#### Brief
Search the material for the string "endpoints", then return every line where it is found.

#### Data section
**src/rtl/sort_5_serial.sv**
```systemverilog
// Serial insertion sorter: accepts up to N words, keeps them sorted on arrival, then drains them in order.
// Define SORT_5_SERIAL_DESCEND_EN to drain largest-first instead of smallest-first.
module sort_5_serial #(
    parameter int unsigned N     = 5,
    parameter int unsigned WIDTH = 32
) (
    input  logic             clk,
    input  logic             rst,
    input  logic [WIDTH-1:0] in_data_i,
    input  logic             in_valid_i,
    input  logic             in_last_i,
    output logic             in_ready_o,
    output logic [WIDTH-1:0] out_data_o,
    output logic             out_valid_o,
    output logic             out_last_o,
    input  logic             out_ready_i
);

    localparam int unsigned CNT_W = $clog2(N + 1);
`ifdef SORT_5_SERIAL_DESCEND_EN
    localparam bit DESCEND = 1'b1;
`else
    localparam bit DESCEND = 1'b0;
`endif

    typedef enum logic {
        FILL  = 1'b0,
        DRAIN = 1'b1
    } state_t;

    state_t           state_q, state_d;
    logic [WIDTH-1:0] arr_q [N];
    logic [WIDTH-1:0] arr_d [N];
    logic [CNT_W-1:0] cnt_q, cnt_d;
    logic [CNT_W-1:0] ins_pos;
    logic [N-1:0]     before_c;
    logic             in_fire;
    logic             out_fire;

    assign in_fire  = in_valid_i && in_ready_o;
    assign out_fire = out_valid_o && out_ready_i;

    // State register
    always_ff @(posedge clk) begin
        if (rst) begin
            state_q <= FILL;
        end else begin
            state_q <= state_d;
        end
    end

    // Next-state logic
    always_comb begin
        state_d = state_q;
        case (state_q)
            FILL: begin
                if (in_fire && (in_last_i || (cnt_q == CNT_W'(N - 1)))) begin
                    state_d = DRAIN;
                end
            end
            DRAIN: begin
                if (out_fire && out_last_o) begin
                    state_d = FILL;
                end
            end
            default: state_d = FILL;
        endcase
    end

    // Handshake outputs decoded from registered state only
    always_comb begin
        in_ready_o  = 1'b0;
        out_valid_o = 1'b0;
        out_last_o  = 1'b0;
        out_data_o  = arr_q[0];
        case (state_q)
            FILL:    in_ready_o = ~rst;
            DRAIN: begin
                out_valid_o = 1'b1;
                out_last_o  = (cnt_q == CNT_W'(1));
            end
            default: in_ready_o = 1'b0;
        endcase
    end

    // Occupied entries that must stay ahead of the new word; ties keep arrival order
    always_comb begin
        before_c = '0;
        for (int unsigned i = 0; i < N; i++) begin
            before_c[i] = (CNT_W'(i) < cnt_q) &&
                          (DESCEND ? (arr_q[i] >= in_data_i) : (arr_q[i] <= in_data_i));
        end
    end

    always_comb begin
        ins_pos = '0;
        for (int unsigned i = 0; i < N; i++) begin
            if (before_c[i]) begin
                ins_pos = ins_pos + CNT_W'(1);
            end
        end
    end

    // Insert-with-shift-up on accept, shift-down on drain
    always_comb begin
        arr_d = arr_q;
        cnt_d = cnt_q;
        if (in_fire) begin
            if (ins_pos == '0) begin
                arr_d[0] = in_data_i;
            end
            for (int unsigned i = 1; i < N; i++) begin
                if (CNT_W'(i) == ins_pos) begin
                    arr_d[i] = in_data_i;
                end else if ((CNT_W'(i) > ins_pos) && (CNT_W'(i) <= cnt_q)) begin
                    arr_d[i] = arr_q[i-1];
                end
            end
            cnt_d = cnt_q + CNT_W'(1);
        end else if (out_fire) begin
            for (int unsigned i = 0; i + 1 < N; i++) begin
                arr_d[i] = arr_q[i+1];
            end
            arr_d[N-1] = '0;
            cnt_d      = cnt_q - CNT_W'(1);
        end
    end

    always_ff @(posedge clk) begin
        if (rst) begin
            cnt_q <= '0;
            for (int unsigned i = 0; i < N; i++) begin
                arr_q[i] <= '0;
            end
        end else begin
            cnt_q <= cnt_d;
            arr_q <= arr_d;
        end
    end

endmodule

```
**config.mk**
```make
export PLATFORM = sky130hd
export DESIGN_NAME = sort_5_serial
export DESIGN_NICKNAME = d
export VERILOG_FILES = /design/src/rtl/sort_5_serial.sv
export SDC_FILE = /design/constraint.sdc
export NUM_CORES = 1
export LEC_CHECK = 0
export ABC_AREA = 1
export CAP_MARGIN = 20
export CORE_MARGIN = 8
export CORE_UTILIZATION = 30
export CTS_BUF_LIST = sky130_fd_sc_hd__clkbuf_8
export CTS_CLUSTER_SIZE = 10
export DETAILED_ROUTE_END_ITERATION = 10
export PLACE_DENSITY_LB_ADDON = 0.1
export REMOVE_ABC_BUFFERS = 1
export SLEW_MARGIN = 0
export SYNTH_ARGS = -nofsm -noshare
export SYNTH_HDL_FRONTEND = slang
export SYNTH_SLANG_ARGS = --single-unit
```
**constraint.sdc**
```tcl
create_clock -name clk -period 4.5 [get_ports clk]
set_input_delay 0.45 -clock clk [delete_from_list [all_inputs] [get_ports clk]]
set_output_delay 0.45 -clock clk [all_outputs]
set_load 0.005 [all_outputs]
```
* Word-level counts from Yosys, hierarchy flattened
Index checks and enable logic that the tools add are counted.
** Cells by class
- Order comparisons :: 18
- Divide/modulo/power cells :: 0
- Mux-type cells :: 24
- Reductions and logical operators :: 21
- Shifts and indexed selects :: 0
- Equality and inequality tests :: 11
- Bitwise gates (word level) :: 2
- Multiply operators :: 0
- Add/subtract/negate cells :: 6
** Operator list (count)
- $mux W160 :: 2
- $mux W32 :: 9
- $le A32 B32 Y1 :: 5
- $mux W3 :: 6
- $add A3 B1 Y3 const B :: 5
- $logic_and A1 B1 Y1 :: 13
- $ne A3 B1 Y1 const B :: 4
- $reduce_and A2 Y1 :: 5
- $eq A2 B3 Y1 const A :: 2
- $gt A2 B3 Y1 const A :: 2
- $le A2 B3 Y1 const A :: 2
- $lt A1 B3 Y1 const A :: 2
- $lt A2 B3 Y1 const A :: 2
- $mux W1 :: 6
- $eq A1 B3 Y1 const A :: 1
- $eq A3 B1 Y1 const B :: 1
- $eq A3 B3 Y1 const A :: 1
- $eq A3 B3 Y1 const B :: 1
- $gt A1 B3 Y1 const A :: 1
- $gt A3 B3 Y1 const A :: 1
- $le A1 B3 Y1 const A :: 1
- $le A3 B3 Y1 const A :: 1
- $logic_not A3 Y1 :: 1
- $lt A3 B3 Y1 const A :: 1
- 6 further kinds :: 7
** Storage, ports and cells
- Memories :: 0
- Bits in latches :: 0
- Bits in writable memories :: 0
- Register bits after elaboration :: 164
- Input bits :: 37
- Logic and storage cells :: 89
- Bits in read-only memories :: 0

* Longest topological paths before layout
- Depth after elaboration :: 16
- Gate-level depth with buffers :: 35

* Least setup slack after synthesis
OpenSTA, ideal clock, no wires.
- Path kind :: input to register
- Start point :: input port in_data_i[9]
- End point :: register arr_q[10] (netlist bit)
- Library setup time :: 132 ps
- Path buffers :: 2
- Stages :: 29
- Path slack :: 301 ps
- Data arrival time :: 4067 ps
- Cell sequence :: inv_1 > ha_1 > a21oi_1 > nor2_1 > a211oi_1 > o221a_2 > a21bo_2 > nand2_1 > nand4_1 > nand2_1 > nand3_1 > ha_1 > inv_1 > nand2_2 > nand2_1 > inv_1 > ha_1 > nand2_1 > nand2_1 > ha_1 > or2_1 > nand2_4 > nand3_2 > buf_6 > buf_4 > nand2_1 > o21ai_1 > nand2_1 > a21oi_1
** On the way
- Cells in the longest elaborated chain, start to end :: 15
- Elaborated cells between the ends (all ways) :: 26
- Those cells by class :: add/sub: 4; order compare: 6; eq/ne: 2; mux: 7; reduce/logical: 7
** RTL lines
- start: declaration :: RTL line 9 : input logic [WIDTH-1:0] in_data_i,
- $le A32 B32 Y1 :: RTL line 91 : (DESCEND ? (arr_q[i] >= in_data_i) : (arr_q[i] <= in_data_i));
- $logic_and A1 B1 Y1 :: RTL line 90 : before_c[i] = (CNT_W'(i) < cnt_q) &&
- $mux W1 :: RTL line 98 : if (before_c[i]) begin
- $add A3 B1 Y3 :: RTL line 99 : ins_pos = ins_pos + CNT_W'(1);
- $mux W3 :: RTL line 98
- $add A3 B1 Y3 :: RTL line 99
- $mux W3 :: RTL line 98
- $add A3 B1 Y3 :: RTL line 99
- $mux W3 :: RTL line 98
- $add A3 B1 Y3 :: RTL line 99
- $mux W3 * :: RTL line 98
- $gt A3 B3 Y1 :: RTL line 115 : end else if ((CNT_W'(i) > ins_pos) && (CNT_W'(i) <= cnt_q)) begin
- $logic_and A1 B1 Y1 :: RTL line 115
- $ne A3 B1 Y1 (no line)
- $reduce_and A2 Y1 (no line)
- end signal: assignment :: RTL line 137 : arr_q <= arr_d;
- end: declaration :: RTL line 32 : logic [WIDTH-1:0] arr_q [N];
Mark *: on every way between the ends. The rest lies on a longest branch, timed or not.
A chain may end at the register's enable or synchronous reset.

* Worst setup path after layout
- Start point :: register arr_q (netlist bit out_data_o[28])
- End point :: register arr_q[87] (netlist bit)
** On the way
- Cells in the longest elaborated chain, start to end :: 15
- Elaborated cells between the ends (all ways) :: 18
- Those cells by class :: add/sub: 4; order compare: 2; eq/ne: 2; mux: 7; reduce/logical: 3
** RTL lines (RTL line)
- $le A32 B32 Y1 * :: 91
- $logic_and A1 B1 Y1 * :: 90
- $mux W1 * :: 98
- $add A3 B1 Y3 :: 99
- $mux W3 * :: 98
- $add A3 B1 Y3 :: 99
- $mux W3 * :: 98
- $add A3 B1 Y3 :: 99
- $mux W3 * :: 98
- $add A3 B1 Y3 :: 99
- $mux W3 * :: 98
- $gt A2 B3 Y1 :: 115
- $logic_and A1 B1 Y1 :: 115
- $ne A3 B1 Y1 (no line)
- $reduce_and A2 Y1 (no line)
Marks and branches as above.

==> results.cfg <==
[run_status]
run_status = finished with violations
failed_checks = negative setup slack

[global_route]
grt_pass1_wl_um = 87400
antenna_found_initial = 0
via_count_of_the_first_global_routing_pass = 14900
grt_overflow_total = 0
pin_count_of_the_biggest_net_entering_global_routing = 228
gr-usage-all-layers = 0.209

[power]
p_sw_mw = 2.26
total_power_mw = 5.43
ir_worst_vdd_uv = 279
power.clock.fraction = 0.242
p_per_area_mw_per_mm2 = 299
power.switching_fraction = 0.415
p_seq_frac = 0.308
power.leakage_nw = 8.52
combPwrFrac = 0.449
p_int_mw = 3.17

[route]
dr.pass1.iters = 5
finalWirelength_um = 57700
avgViaCountPerCell = 4.88
detail_route.drc_violations = 0
drt_iter0_markers = 947
dr_total_vias = 15200
number_of_routed_nets_with_antenna_violations = 0
post_drt_wl_per_cell_um = 18.6

[sta]
worst_slew_margin_rel = 0.156
worst_slew_pin_slew_ps = 1270
timing.final.max_slew_violations = 0
min_period_over_period = 1.00
max_freq_mhz = 221
rsz0062_at_grt = true
final-setup-viol-count = 11
hold-worst-slack_ps = 302
finalWorstSetupSlack_ps = -15.9
hold_viol = 0
post_layout_minimum_cycle_time_ps = 4520
skew_ps = 16.0

[clock_network]
cts_tree = yes
ctsRootBufferMaster = clkbuf_8
clk-insertion-delay-late_ps = 580
cts_hold_buffers = 0
clock_sink_total = 164
numCtsBuffers = 17
clock_path_buffers = 2
cts_h_tree_depth = 4
clk_pin_slew_worst_paths_ps = 100

[yosys]
yosys-mux-area-fraction = 0
synth_edf_count = 0
synth.largest_area_cell = dfxtp_1
ys_seq_elements = 164
synthesis.area_mm2 = 0.0141
yosysWarningCount = 0
synthAdderAreaFrac = 0.150
synth_compound_gate_area_share = 0.118
syn_avg_cell_area_um2 = 6.11
netlist_top_cells_count = nand2_1, nor2_1, nand3_1
synth-xor-area-share = 0
synth_top_family_by_area = simple AND/OR/NAND/NOR gates
netlist_top_cells_area = dfxtp_1, nand2_1, ha_1
yosysTopAreaCellShare = 0.233
async_flop_share = 0
synth_simple_gate_area_share = 0.377
synth_cell_type_count = 44
post-synth-top-count-cell = nand2_1
yosys_most_used_dff = dfxtp_1
synth.yosys.seq_area_share = 0.233
postSynthCellCount = 2307

[final_layout]
multi_input_comb_area_mm2 = 0.00975
final_net_count = 2695
drive_above_1_share = 0.179
area_growth_pct = 29.0
fin_area_mm2 = 0.0182
antenna_diode_count = 0
layout.area.seq_mm2 = 0.00329
filler_cell_count = 5072

[die]
core_mm2 = 0.0465
initial_cell_density_of_the_core = 0.303
floorplan.io_pins = 72
dieWidth_um = 233
fp.dieArea_mm2 = 0.0542
die_h_um = 233
rows = 79

[critical_path]
worst-path-stages = 34
timing.rr.end = arr_q[87]
path_class = reg -> reg
worst-path-max-fanout = 9
worstPathBufferInverterCount = 10
reg2reg_slack_ps = -20
critical-path-slowest-cell = nor4_4
slowest_delay_ps = 360
timing.critical_path.arrival_ps = 5000
critical_path.reg2reg.startpoint = out_data_o[28]
worst-endpoint-required_ps = 4980
reg2reg_depth = 34
path_delay_family = simple AND/OR/NAND/NOR gates
worst_setup_path_start_kind = flip-flop
worstSetupEndpointType = flip-flop

[hold_path]
holdCritStartpoint = rst
hold_end = out_data_o[24]
worstHoldPathType = in -> reg
min_path_cells = 3

[placement]
place.detailed.hpwl_um = 38900
place_ws_ps = -1230
post_dp_cell_area_mm2 = 0.0165
gp_congestion = 0.868
numPortBuffers = 71

[job]
timing.max_cap.violations = 0
[power by group through the flow]
| stage | clock (mW) | sequential [mW] | combinational (mW) |
|---|---|---|---|
| global placement | 0 | 1.70 | 2.05 |
| global route | 1.40 | 1.69 | 2.68 |
| CTS | 1.36 | 1.67 | 2.16 |
| detailed placement | 0 | 1.70 | 2.06 |
| floorplan | 0 | 1.67 | 1.09 |
| finish | 1.32 | 1.67 | 2.44 |
[worst register-to-register path, delay by kind of cell, from the launching register on]
family | cells | cell delay [ps]
simple gates | 16 | 1770
buf+inv | 10 | 1090
fa+ha+maj | 4 | 880
compound gates | 4 | 360
flops | 1 | 350
[worst max path at each step]
stage / endpoint / slack [ps] / startpoint
detailed placement: arr_q[48] / -1230 / in_data_i[27]
finish: arr_q[87] / -20 / out_data_o[28]
global placement: arr_q[50] / -1200 / in_data_i[31]
global route: arr_q[89] / -200 / arr_q[96]
CTS: arr_q[90] / -50 / out_data_o[29]
floorplan: arr_q[0] / -3300 / rst
[area by class of cell]
type                            instances  area share
Tap cell                              607      0.0418
Clock buffer                           18      0.0136
Timing Repair Buffer                  317       0.173
Clock inverter                         14      0.0102
Inverter                              210      0.0435
Multi-Input combinational cell       1779       0.537
Sequential cell                       164       0.181
[what timing repair did]
item / CTS / global route
endpoints found under the setup margin: 160 / 160
cloned: 2 / 10
setup buffers: 12 / 13
pin swaps: 36 / 98
gates resized for setup: 76 / 135
[sequential cells by signal, indices dropped and copies added (netlist names)]
| signal | flops |
|---|---|
| state_q | 1 |
| out_data_o | 32 |
| arr_q | 128 |
| cnt_q | 3 |
[logic make-up (layout without fill, tap and decap cells)]
group / Yosys count / in the layout
buffers and inverters: 364 / 559
DFF: 164 / 164
AOI/OAI and AO/OA: 318 / 318
and+or+nand+nor: 1292 / 1292
adders and majority gates: 169 / 169
[placed cells by master (no fill, tap or decap), types with 17 or more instances in the layout]
| master | netlist | layout |
|---|---|---|
| nand2_1 | 732 | 681 |
| nor2_1 | 302 | 290 |
| nand3_1 | 211 | 200 |
| inv_1 | 203 | 191 |
| a21oi_1 | 206 | 191 |
| buf_4 | 41 | 190 |
| dfxtp_1 | 164 | 156 |
| ha_1 | 169 | 155 |
| clkdlybuf4s50_1 | 0 | 59 |
| o21ai_0 | 54 | 53 |
| nand2_2 | 8 | 44 |
| o21ai_1 | 34 | 34 |
| buf_12 | 0 | 25 |
| clkbuf_8 | 0 | 18 |
| inv_2 | 6 | 17 |
[routing by layer]
layer	global-route usage	wire [um]
met1	0.280	27400
met2	0.340	26500
met3	0.0407	2760
met4	0.0538	1030
met5	0	0
[through the flow]
| stage | utilization | cells | setup TNS, ps |
|---|---|---|---|
| 3_3_place_gp | 0.356 | 3047 | -181060 |
| 5_1_grt | 0.391 | 3109 | -17700 |
| 2_1_floorplan | - | 2153 | -498870 |
| 4_1_cts | 0.374 | 3090 | -1050 |
| 3_5_place_dp | 0.356 | 3047 | -187510 |
| 6_report | 0.391 | 3109 | -69.7 |
Power figures use the tool's default switching activity.
==> RTL change, RTL diff (same settings) <==
`WIDTH`: 32 -> 16.
--- a/src/rtl/sort_5_serial.sv
+++ b/src/rtl/sort_5_serial.sv
@@ -4,3 +4,3 @@
     parameter int unsigned N     = 5,
-    parameter int unsigned WIDTH = 32
+    parameter int unsigned WIDTH = 16
 ) (
Interface: changed (resized in_data_i and out_data_o); port bits go from 72 to 40. No check against the original RTL was run, so the function may have changed too.
==> RTL change against the unedited design <==
Power is 47% lower. Synthesized cell count fell by 48%. Sequential power decreased by 46%. Count of clock-buffer cells in the layout down 9. Die area is 45% lower. Wire length shrank 53%. Area after synthesis fell by 48%. Setup slack improved by 0.29 ns. Design area down 48%. Sequential cell count fell by 80. Critical path type is now in -> reg. Critical endpoint is now arr_q[46]. Largest power group unchanged.
==> RTL change: results (changes against the unedited design) <==
final_layout:
  largest_register_ffs: 64  # was 128
  nets: 1395  # was 2695
  nFillCells: 2628  # was 5072
  drive_above_1_share: 0.173  # was 0.179
setup_path:
  endpoint: "arr_q[46]"  # was arr_q[87]
  cp_slowest_cell: "clkdlybuf4s50_1"  # was nor4_4
  ff2ff_path_depth: 26  # was 34
  worst_setup_path_end_kind: "register"  # unchanged
  crit_fanout: 6  # was 9
  r2r_setup_slack_ns: 0.38  # was -0.02 ns
  r2r-start: "out_data_o[3]"  # was out_data_o[28]
  max_stage_delay_ns: 0.50  # was 0.36 ns
  cp-startpoint: "in_data_i[13]"  # was out_data_o[28]
grt:
  use_met3: 0.0177  # was 0.0407
  grtUsageTotal: 0.182  # was 0.209
  grt_pass1_wl_um: 42900  # was 87400 µm
  gr-usage-met1: 0.254  # was 0.280
  use_met2: 0.295  # was 0.340
  grt_max_degree: 84  # was 228
  grt_pass1_vias: 7336  # was 14900
  antenna_found_initial: 0  # unchanged
clocking:
  path_clk_slew_ns: 0.10  # about the same
  cts_buffers: 9  # was 17
  clkLatencyLatePin_ns: 0.39  # was 0.58 ns
  cts_htree_levels: 3  # was 4
worst_hold_path:
  hold-path-endpoint: "arr_q[10]"  # was out_data_o[24]
  hp-start: "arr_q[10]"  # was rst
  hold_class: "reg -> reg"  # was in -> reg
  holdPathStages: 2  # was 3
synthesis:
  ys_top_cells_by_count: "nand2_1, nor2_1, inv_1, ha_1, nand3_1"  # was nand2_1, nor2_1, nand3_1, a21oi_1, inv_1
  ys_top_cells_by_area: "dfxtp_1, nand2_1, ha_1, nor2_1, nand3_1"  # unchanged
  async_flop_share: 0  # unchanged
  synth.yosys.seq_area_share: 0.229  # was 0.233
  synthDistinctLibCells: 42  # was 44
outcome:
  status: "complete, no violations"  # was finished, violations left
sta:
  skew_ns: 0.0170  # was 0.0160 ns
  slew_headroom: 0.359  # was 0.156
  final-setup-viol-count: 0  # was 11
  hold-worst-slack_ns: 0.490  # was 0.302 ns
detailed_routing:
  wl_per_cell_um: 16.9  # was 18.6 µm
  dr_wl_met2_um: 12200  # was 26500 µm
  m1WireLength_um: 13700  # was 27400 µm
  top_layer_used: "met4"  # unchanged
  wl_met3_um: 868  # was 2760 µm
  drt_iter0_markers: 484  # was 947
  vias_per_cell: 4.68  # was 4.88
  drc: 0  # unchanged
placed_design:
  port_buffers: 39  # was 71
  dpl.hpwl_um: 18800  # was 38900 µm
  dpl_cell_area_um2: 8620  # was 16500 µm²
  gp_congestion: 0.825  # was 0.868
power_and_ir_drop:
  cellLeakagePower_nw: 4.59  # was 8.52 nW
  vdd_ir_drop_max_mv: 0.109  # was 0.279 mV
job:
  cap_violations: 0  # unchanged
-- RTL change: changes by cell type after synthesis, sizes merged, moves of 3 or more --
cell / delta
o21a: -3
dfxtp: -80
o21ai: -25
nor2: -147
ha: -80
nand3: -123
nand4: -10
inv: -93
buf: -53
clkbuf: -35
nand2: -334
a21oi: -122
-- RTL change: what timing repair did --
item	in CTS	in global routing
endpoints found under the setup margin	80	80
gates resized for setup	40	57
setup buffers	5	4
gates cloned	5	0
pin swaps	17	24
-- RTL change: stage by stage --
| step | util | std cells | worst slack (ns) |
|---|---|---|---|
| detailed placement | 0.357 | 1583 | -0.629 |
| CTS | 0.380 | 1608 | 0.0110 |
| global placement | 0.357 | 1583 | -0.605 |
| global route | 0.391 | 1613 | -0.00610 |
| floorplan | - | 1128 | -0.481 |
| finish | 0.391 | 1613 | 0.274 |
-- RTL change: logic make-up (layout without fill, tap and decap cells) --
logic type,count (synthesis),after routing,synth area share
AO/OA/AOI/OAI,160,160,0.116
adder cells (fa/ha/maj),89,89,0.152
buffers and inverters,183,277,0.110
flip-flops,84,84,0.229
AND/OR/NAND/NOR,678,679,0.393
-- RTL change: power breakdown --
part	internal, mW	switching (mW)	total (mW)
clock network	0.307	0.338	0.645
logic	0.568	0.782	1.35
registers	0.813	0.0867	0.900
-- RTL change: layout make-up --
| cell class | count | area [µm²] | area share |
|---|---|---|---|
| inverters | 117 | 442 | 0.0467 |
| flip-flops and latches | 84 | 1680 | 0.178 |
| clock inverters | 6 | 81.3 | 0.00860 |
| multi-input cells | 928 | 5230 | 0.553 |
| clock buffers | 9 | 124 | 0.0131 |
| well taps | 324 | 405 | 0.0428 |
| repair buffers | 145 | 1490 | 0.158 |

#### Result of the task
endpoints found under the setup margin: 160 / 160
endpoints found under the setup margin	80	80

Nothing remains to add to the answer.